The development of photoswitchable microtubule drugs is a large technological leap forward in both, fundamental biology and pharmacology of the microtubule cytoskeleton. Being able to reversibly modulate microtubules in selected cells, or subpopulations of cells in vivo, opens many exciting opportunities to study microtubule‐related cytoskeletal functions in different type of cells, as well as in entire organisms. Similar to the powerful approaches of optogenetics, which have in the past years become important tools for cell biology research (Miesenbock, 2011), “optochemistry” opens up new methodological opportunities in cytoskeleton research. Moreover, approaches using photostatins can profit from the optical instrumentation that has already been developed for the use of optogenetics in cells and in particular in whole animals. While the use of optochemistry in cultured cells and small, transparent model organisms such as zebrafish or Caenorhabditis elegans will be rather straight‐forward, more technological developments will be needed to apply similar tools on optically less accessible regions of larger organisms like mice. In the meantime, it seems conceivable that the depolymerization of microtubules in sub‐regions of cells will be possible using photostatins: To achieve a spatially restricted effect, only a small window of the cell could be illuminated with the activating violet light, while the rest of the cell is protected by the inactivating green light. In this way, diffusing drug molecules in the activated state that enter the protected regions of the cell will rapidly be transformed into their inactive form, and vice versa.

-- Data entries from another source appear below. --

File: src/rtl/bcd_serial_adder.sv
// bcd_serial_adder: digit-serial packed-BCD adder, one digit per clock.
// Operands enter on an in_valid/in_ready handshake. They are processed
// least-significant digit first through a single 4-bit adder with +6
// decimal correction. The result is held on an out_valid/out_ready handshake.
// Optional feature macro: BCD_SUB_EN enables A-B by nine's-complement addition.
// When the macro is undefined, the sub port is present but ignored.

module bcd_serial_adder #(
  parameter int DIGITS = 4
) (
  input  logic                clk,
  input  logic                rst_n,
  input  logic                in_valid,
  output logic                in_ready,
  input  logic [4*DIGITS-1:0] a,
  input  logic [4*DIGITS-1:0] b,
  input  logic                cin,
  input  logic                sub,
  output logic                out_valid,
  input  logic                out_ready,
  output logic [4*DIGITS-1:0] sum,
  output logic                cout,
  output logic                err
);

  localparam int W     = 4 * DIGITS;
  localparam int CNT_W = (DIGITS > 1) ? $clog2(DIGITS) : 1;
  localparam logic [CNT_W-1:0] LAST_DIGIT = CNT_W'(DIGITS - 1);

  typedef enum logic [1:0] {
    IDLE = 2'd0,
    RUN  = 2'd1,
    DONE = 2'd2
  } state_t;

  // Control and result registers (reset)
  state_t           r_state;
  logic [CNT_W-1:0] r_cnt;
  logic [W-1:0]     r_sum;
  logic             r_cout;
  logic             r_err;
  logic             r_in_ready;
  logic             r_out_valid;

  // Operand shift registers and running carry (data only, no reset)
  logic [W-1:0]     r_a;
  logic [W-1:0]     r_b;
  logic             r_c;

  // Digit datapath
  logic [3:0]       w_a_dig;
  logic [3:0]       w_b_raw;
  logic [3:0]       w_b_eff;
  logic [4:0]       w_dsum;
  logic             w_dig_bad;
  logic             w_accept;
  logic             w_c_init;

  // One decimal digit add: binary sum, then +6 correction when above 9.
  // Returns {carry, digit}. The 5-bit intermediate holds up to 15+15+1.
  function automatic logic [4:0] bcd_digit_add(
    input logic [3:0] da,
    input logic [3:0] db,
    input logic       ci
  );
    logic [4:0] t;
    logic [4:0] tc;
    t  = {1'b0, da} + {1'b0, db} + {4'b0000, ci};
    tc = t + 5'd6;
    if (t > 5'd9) begin
      return {1'b1, tc[3:0]};
    end
    return {1'b0, t[3:0]};
  endfunction

`ifdef BCD_SUB_EN
  logic r_sub;

  // Nine's complement of one digit. Out-of-range inputs wrap mod 16;
  // those cases are flagged through err, and the result digit is don't-care.
  function automatic logic [3:0] nines_comp(input logic [3:0] d);
    return 4'd9 - d;
  endfunction

  assign w_b_eff  = r_sub ? nines_comp(w_b_raw) : w_b_raw;
  // A subtraction starts with the inverted borrow. This supplies the +1
  // that turns the nine's complement into a ten's complement.
  assign w_c_init = sub ? ~cin : cin;
`else
  logic w_unused_sub;

  assign w_unused_sub = sub;
  assign w_b_eff      = w_b_raw;
  assign w_c_init     = cin;
`endif

  assign w_a_dig   = r_a[3:0];
  assign w_b_raw   = r_b[3:0];
  assign w_dsum    = bcd_digit_add(w_a_dig, w_b_eff, r_c);
  assign w_dig_bad = (w_a_dig > 4'd9) | (w_b_raw > 4'd9);
  assign w_accept  = in_valid & r_in_ready;

  assign in_ready  = r_in_ready;
  assign out_valid = r_out_valid;
  assign sum       = r_sum;
  assign cout      = r_cout;
  assign err       = r_err;

  // Operand capture on accept, then shift one digit per RUN cycle and carry forward
  always_ff @(posedge clk) begin
    if (w_accept) begin
      r_a <= a;
      r_b <= b;
      r_c <= w_c_init;
`ifdef BCD_SUB_EN
      r_sub <= sub;
`endif
    end else if (r_state == RUN) begin
      r_a <= r_a >> 4;
      r_b <= r_b >> 4;
      r_c <= w_dsum[4];
    end
  end

  // Control FSM: accept operands, run DIGITS digit steps, hold the result until taken
  always_ff @(posedge clk or negedge rst_n) begin
    if (!rst_n) begin
      r_state     <= IDLE;
      r_cnt       <= '0;
      r_sum       <= '0;
      r_cout      <= 1'b0;
      r_err       <= 1'b0;
      r_out_valid <= 1'b0;
      r_in_ready  <= 1'b1;
    end else begin
      case (r_state)
        IDLE: begin
          if (w_accept) begin
            r_err      <= 1'b0;
            r_cnt      <= '0;
            r_in_ready <= 1'b0;
            r_state    <= RUN;
          end
        end
        RUN: begin
          for (int i = 0; i < DIGITS; i++) begin
            if (r_cnt == CNT_W'(i)) begin
              r_sum[4*i +: 4] <= w_dsum[3:0];
            end
          end
          r_err <= r_err | w_dig_bad;
          if (r_cnt == LAST_DIGIT) begin
            r_cout      <= w_dsum[4];
            r_out_valid <= 1'b1;
            r_state     <= DONE;
          end else begin
            r_cnt <= r_cnt + CNT_W'(1);
          end
        end
        DONE: begin
          if (out_ready) begin
            r_out_valid <= 1'b0;
            r_in_ready  <= 1'b1;
            r_state     <= IDLE;
          end
        end
        default: begin
          r_out_valid <= 1'b0;
          r_in_ready  <= 1'b1;
          r_state     <= IDLE;
        end
      endcase
    end
  end

endmodule

File: config.mk
export PLATFORM = sky130hd
export DESIGN_NAME = bcd_serial_adder
export DESIGN_NICKNAME = d
export VERILOG_FILES = /design/src/rtl/bcd_serial_adder.sv
export SDC_FILE = /design/constraint.sdc
export NUM_CORES = 1
export LEC_CHECK = 0
export BUFFER_PORTS_ARGS = -buffer_cell sky130_fd_sc_hd__buf_2
export CORE_ASPECT_RATIO = 1.4
export CORE_MARGIN = 2
export CORE_UTILIZATION = 56
export CTS_BUF_LIST = sky130_fd_sc_hd__clkbuf_2
export DETAILED_ROUTE_END_ITERATION = 10
export PLACE_DENSITY = 0.86
export SLEW_MARGIN = 20
export SYNTH_ARGS = -nofsm -noshare
export SYNTH_HDL_FRONTEND = slang
export SYNTH_SLANG_ARGS = --single-unit
File: constraint.sdc
create_clock -name clk -period 4.34 [get_ports clk]
set_clock_uncertainty 0.15 [all_clocks]
set_input_delay 0.868 -clock clk [delete_from_list [all_inputs] [get_ports clk]]
set_output_delay 0.868 -clock clk [all_outputs]
set_load 0.005 [all_outputs]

The potential medical applications of photostatins are also exciting, although several additional developments will be necessary to make these drugs suitable for the clinic. The light activation in the visible regime is perhaps the biggest problem in the use of these drugs in cancer therapy, as penetration of visible light is highly limited by the depth of the targeted tissue. The development of similar drugs that could be activated, for example, in the infrared regime, might be able to partially circumvent this problem, as infrared radiation can easier penetrate into thicker tissues. Another way of locally using these drugs is to combine them with surgery, which would allow direct illumination of the operated tissue. Apart from cancer treatment, other applications of microtubule drugs have recently been demonstrated, such as the induction of regeneration of the spinal cord (Hellal et al, 2011), which might in the future be a potential field of application of the photostatins.

Taken together, the development of reversibly photoswitchable microtubule drugs provides a new powerful tool for the controlled interference with the microtubule cytoskeleton. Considering the ubiquitous importance of microtubules in all eukaryotic cells, the possibility to regulate them locally is instrumental for many experimental designs, but also for microtubule‐targeting therapies such as cancer chemotherapy. Though further development of the photostatins will be necessary to make them compatible with cancer treatment, the prospect is very promising, as four combretastatin derivatives, the drugs on which the photostatin design was based, are currently undergoing Phase III clinical trials. Today, the drugs developed by Borowiak et al (2015) can be applied right away in experimental cell biology, and smaller organisms using the technology that was developed for optogenetic experimentation, while they are yet less adapted for the use in larger organisms or in human medicine. Future developments will be necessary to generate novel chemical scaffolds that will overcome these limitations.